The statistics of assembly results are shown in Table 1. The taxonomic profile for the training data set used in MetaVelvet-SL was inferred by MetaPhlAn. For all assembly data sets, MetaVelvet-SL generated higher Nm50 and longer maximum length of scaffolds than MetaVelvet, IDBA-UD, Ray Meta, Omega and SOAPdenovo2. The total length of scaffolds is similar among the assemblers.

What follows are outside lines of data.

`./run.sh`:
```
#!/bin/bash
# OpenROAD 26Q1-2900-gdf79404cd8, Yosys 0.63+post, stock flow scripts
make -C /OpenROAD-flow-scripts/flow DESIGN_CONFIG=/design/flow/config.mk WORK_HOME=/design/flow/orfs finish
```
`./config.mk`:
```
export PLATFORM = sky130hd
export DESIGN_NAME = rca64
export DESIGN_NICKNAME = rca64
export VERILOG_FILES = /design/flow/design.v
export SDC_FILE = /design/flow/constraint.sdc
export NUM_CORES = 4
export LEC_CHECK = 1
export CORE_UTILIZATION = 30
```
`./constraint.sdc`:
```
current_design rca64

set clk_period 24.9
set clk_io_pct 0.2

create_clock -name clk0 -period $clk_period

set non_clock_inputs [all_inputs -no_clocks]
set_input_delay [expr $clk_period * $clk_io_pct] -clock clk0 $non_clock_inputs
set_output_delay [expr $clk_period * $clk_io_pct] -clock clk0 [all_outputs]
```
`./design.v`:
```
`timescale 1ns / 1ps
module FA16b(c_out, sum, a, b, c_in);
input[15:0]		a, b;  
input       c_in;
output	c_out;
output[15:0]  sum;  
wire        cout1,cout2,cout3;
    	FA4b FA (
		.c_out(cout1), 
		.sum(sum[3:0]), 
		.a(a[3:0]), 
		.b(b[3:0]), 
		.c_in(c_in)
	);	
	FA4b FA2 (
		.c_out(cout2), 
		.sum(sum[7:4]), 
		.a(a[7:4]), 
		.b(b[7:4]), 
		.c_in(cout1)
	);	
	FA4b FA3 (
		.c_out(cout3), 
		.sum(sum[11:8]), 
		.a(a[11:8]), 
		.b(b[11:8]), 
		.c_in(cout2)
	);
		FA4b FA4(
		.c_out(c_out), 
		.sum(sum[15:12]), 
		.a(a[15:12]), 
		.b(b[15:12]), 
		.c_in(cout3)
	);
endmodule
`timescale 1ns / 1ps
module FA32b(c_out, sum, a, b, c_in);
input[31:0]		a, b;  
input       c_in;
output	c_out;
output[31:0]  sum;  
wire        cout1,cout2,cout3;
    	FA16b FA (
		.c_out(cout1), 
		.sum(sum[15:0]), 
		.a(a[15:0]), 
		.b(b[15:0]), 
		.c_in(c_in)
	);	
	FA16b FA2 (
		.c_out(c_out), 
		.sum(sum[31:16]), 
		.a(a[31:16]), 
		.b(b[31:16]), 
		.c_in(cout1)
	);	
endmodule
`timescale 1ns / 1ps
module FA4b(c_out, sum, a, b, c_in);
input[3:0]		a, b;  
input       c_in;
output	c_out;
output[3:0]  sum;  
wire        cout1,cout2,cout3;
    	FA_str_gate FA (
		.c_out(cout1), 
		.sum(sum[0]), 
		.a(a[0]), 
		.b(b[0]), 
		.c_in(c_in)
	);	
	FA_str_gate FA2 (
		.c_out(cout2), 
		.sum(sum[1]), 
		.a(a[1]), 
		.b(b[1]), 
		.c_in(cout1)
	);	
	FA_str_gate FA3 (
		.c_out(cout3), 
		.sum(sum[2]), 
		.a(a[2]), 
		.b(b[2]), 
		.c_in(cout2)
	);
		FA_str_gate FA4(
		.c_out(c_out), 
		.sum(sum[3]), 
		.a(a[3]), 
		.b(b[3]), 
		.c_in(cout3)
	);
endmodule
`timescale 1ns / 1ns
module FA_str_gate(c_out, sum, a, b, c_in);
input		a, b, c_in;  
output	c_out, sum;  
wire		not_a, not_b, not_c;
wire		and1_out, and2_out, and3_out, and4_out, and5_out, and6_out, and7_out;
not	   not1		(not_a, a);
not	   not2		(not_b, b);
not	   not3		(not_c, c_in);
and	#2		and1		(and1_out, a, not_b, not_c);
and	#2		and2		(and2_out, not_a, b, not_c);
and	#2		and3		(and3_out, not_a, not_b, c_in);
and	#2		and4		(and4_out, a, b, c_in);
or	   #2      or1		(sum, and1_out, and2_out, and3_out, and4_out);
and	#2		and5		(and5_out, a, c_in);
and	#2		and6		(and6_out, b, c_in);
and	#2		and7		(and7_out, a, b);
or		#2	    or2		(c_out, and5_out, and6_out, and7_out);
endmodule
`timescale 1ns / 1ps
module rca64(c_out, sum, a, b, c_in);
input[63:0]		a, b;  
input       c_in;
output	c_out;
output[63:0]  sum;  
wire        cout1,cout2,cout3;
    	FA32b FA (
		.c_out(cout1), 
		.sum(sum[31:0]), 
		.a(a[31:0]), 
		.b(b[31:0]), 
		.c_in(c_in)
	);	
	FA32b FA2 (
		.c_out(c_out), 
		.sum(sum[63:32]), 
		.a(a[63:32]), 
		.b(b[63:32]), 
		.c_in(cout1)
	);	
endmodule
```
==> Changelog: implementation <==
### Physical design

* Layout cell share with drive strength beyond 1 at about 37%
* Min-Delay Path Class: in2out
* Antenna violations before repair at 0
* Drt total wl at roughly 5000 um
* Cell Area, Placed at 3520 um^2
* Final Hold Violating Endpoints at 0
* Die Wd at 79.3 um
* Area Growth Syn to Fin at 91.8%
* Failing checks: setup timing
* Placed Instances at around 340
* DR pass1 iterations at 2
* Max-cap violations at 0
* TNS Setup at -97.33 ns
* Final Util at 61.0%
* Avg Inst Size Synth at around 13 um^2
* Vias/cell at ~4.1
* Via count at around 1400
* Final Non-Filler Cells at between 300 and 400
* Final instance area at between 3000 and 4000 um^2
* Worst path arrival time at between 20 and 30 ns
* Met3 usage at 6.18%
* Synth cell types at 5
* ANT cells at 0
* Overall power at between 0.00008 and 0.00009 W
* Pwr dens at roughly 24 nW/um^2
* First-pass GRT wire length at 7610 um
* Pins Over Slew Limit at 0
* Cells after Synth at approximately 130
* Die y size at around 80 um
* Sw Ratio at 27.5%
* Hold Crit Endpoint: sum[0]
* Total gr overflow at 0
* Crit Path Category: in2out
* Yosys warning count at 0
* ANT nets after route at 0
* Logic pwr share at 100.0%
* DP HPWL at approximately 4800 um
* Post-route worst setup slack at -7.77 ns
* Leakage at between 1 and 1.5 nW
* GRT Total Usage at between 10% and 20%
* Worst Path Required at between 15 and 20 ns
* Yosys stat area at approximately 1800 um^2
* Hold-fix buffers, CTS at 0
* Row cnt at 27
* GP Congestion at 0.825
* Least-Margin Pin Slew at around 0.12 ns
* I/O pins at a little under 200
* Register share after synthesis at 0%
* Power share of the clock group at 0%
* Initial DRC Count at 1
* Final cycle utilization of the critical path at 131%
* Fmax at 30.6 MHz
* Critical Path Most Common Cell: fa_2
* FF/Latch Area at 0 um^2
* Startpoint class of the critical path: input port
* Routed len/inst at around 14 um
* Hold path cells at 5
* Flop Count at 0
* CORE AREA at 5640 um^2
* CP endpoint kind: output pin
* Tool warnings at 36
* Max-slew headroom at 91.9%
* IO Port Bufs at approximately 190
* Busiest grt layer: met2
* Crit Path Max Fanout at 2
* Final period demand of the worst path at 32.67 ns
* Int Pwr at 0.0000591 W
* Slowest library cell on the worst path: fa_2
* Final setup viols at 24
* FP Core Util at 31.8%
* GRT met1 Usage at between 20% and 30%
* Die ar. at approximately 6300 um^2
* P_sw at roughly 0.000022 W
* Hold Path Origin: b[0]
* DRC violations left at 0
* Cell Area, Synth at 1790 um^2
* Peak supply drop at roughly 0.012 mV
* Reg power frac at 0%
* Status: finished with violations
* Yosys cell count at approximately 130
* Largest net degree at the start of global routing at 3
* Met2 Use GR at 29.8%
* RSZ-0062 raised after global routing: yes
* CP peak stage delay at ~0.37 ns
* Vias in the first global route at between 1500 and 2000
* CLK BUF at 0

The results showed that MetaVelvet-SL generated longer accurate scaffolds.

Table 1.

Statistics of assembly results for simulated data sets

MetaVelvet-SL (+MetaPhlAn) MetaVelvet IDBA-UD SOAPdenovo2 Ray Meta Omega
Order
 Nm50 (bp) 695,261 222,972 243,336 10,529 154,899 29,668
 Maximum length (bp) 3,546,677 1,312,990 1,700,200 141,628 927,783 405,783
 Total scaffold length (bp) 69,383,955 70,711,008 70,743,471 72,886,145 72,067,809 71,331,763
 Number of scaffolds 4,755 2,889 1,395 37,391 1,184 17,075
 Required CPU time (s) 26,735 12,606 283,378 29,980 401,873 59,275
Family
 Nm50 (bp) 375,942 227,243 251,915 6,751 167,523 42,500
 Maximum length (bp) 1,875,576 1,570,565 1,247,435 167,532 1,181,121 521,402
 Total scaffold length (bp) 83,890,270 76,369,071 81,721,590 86,524,823 84,549,043 84,756,027
 Number of scaffolds 8,809 5,456 1,884 58,952 1,655 18,704
 Required CPU time (s) 35,685 14,855 379,757 17,155 544,821 27,233
Genus
 Nm50 (bp) 226,033 100,132 121,196 4,642 91,637 16,533
 Maximum length (bp) 2,259,591 2,099,603 1,246,124 85,991 1,212,747 212,138
 Total scaffold length (bp) 83,281,358 84,636,187 79,218,358 81,965,701 83,171,453 73,537,116
 Number of scaffolds 10,555 14,802 10,362 97,463 6,822 24,244
 Required CPU time (s) 188,170 19,514 306,073 35,648 1,259,371 97,573
Species
 Nm50 (bp) 174,495 91,159 74,670 4,469 80,592 13,053
 Maximum length (bp) 3,808,921 1,878,401 2,107,202 103,314 702,714 193,065
 Total scaffold length (bp) 81,524,460 82,381,332 65,980,631 85,892,445 74,075,828 67,422,938
 Number of scaffolds 22,440 29,472 18,864 132,284 17,077 24,096
 Required CPU time (s) 195,454 17,610 353,353 20,082 352,521 208,417

All computations were executed using Intel(R) Xeon(R) E5540 processors (2.53 GHz), with 96-GB physical memory, except for a few cases. Top performances are shown in bold.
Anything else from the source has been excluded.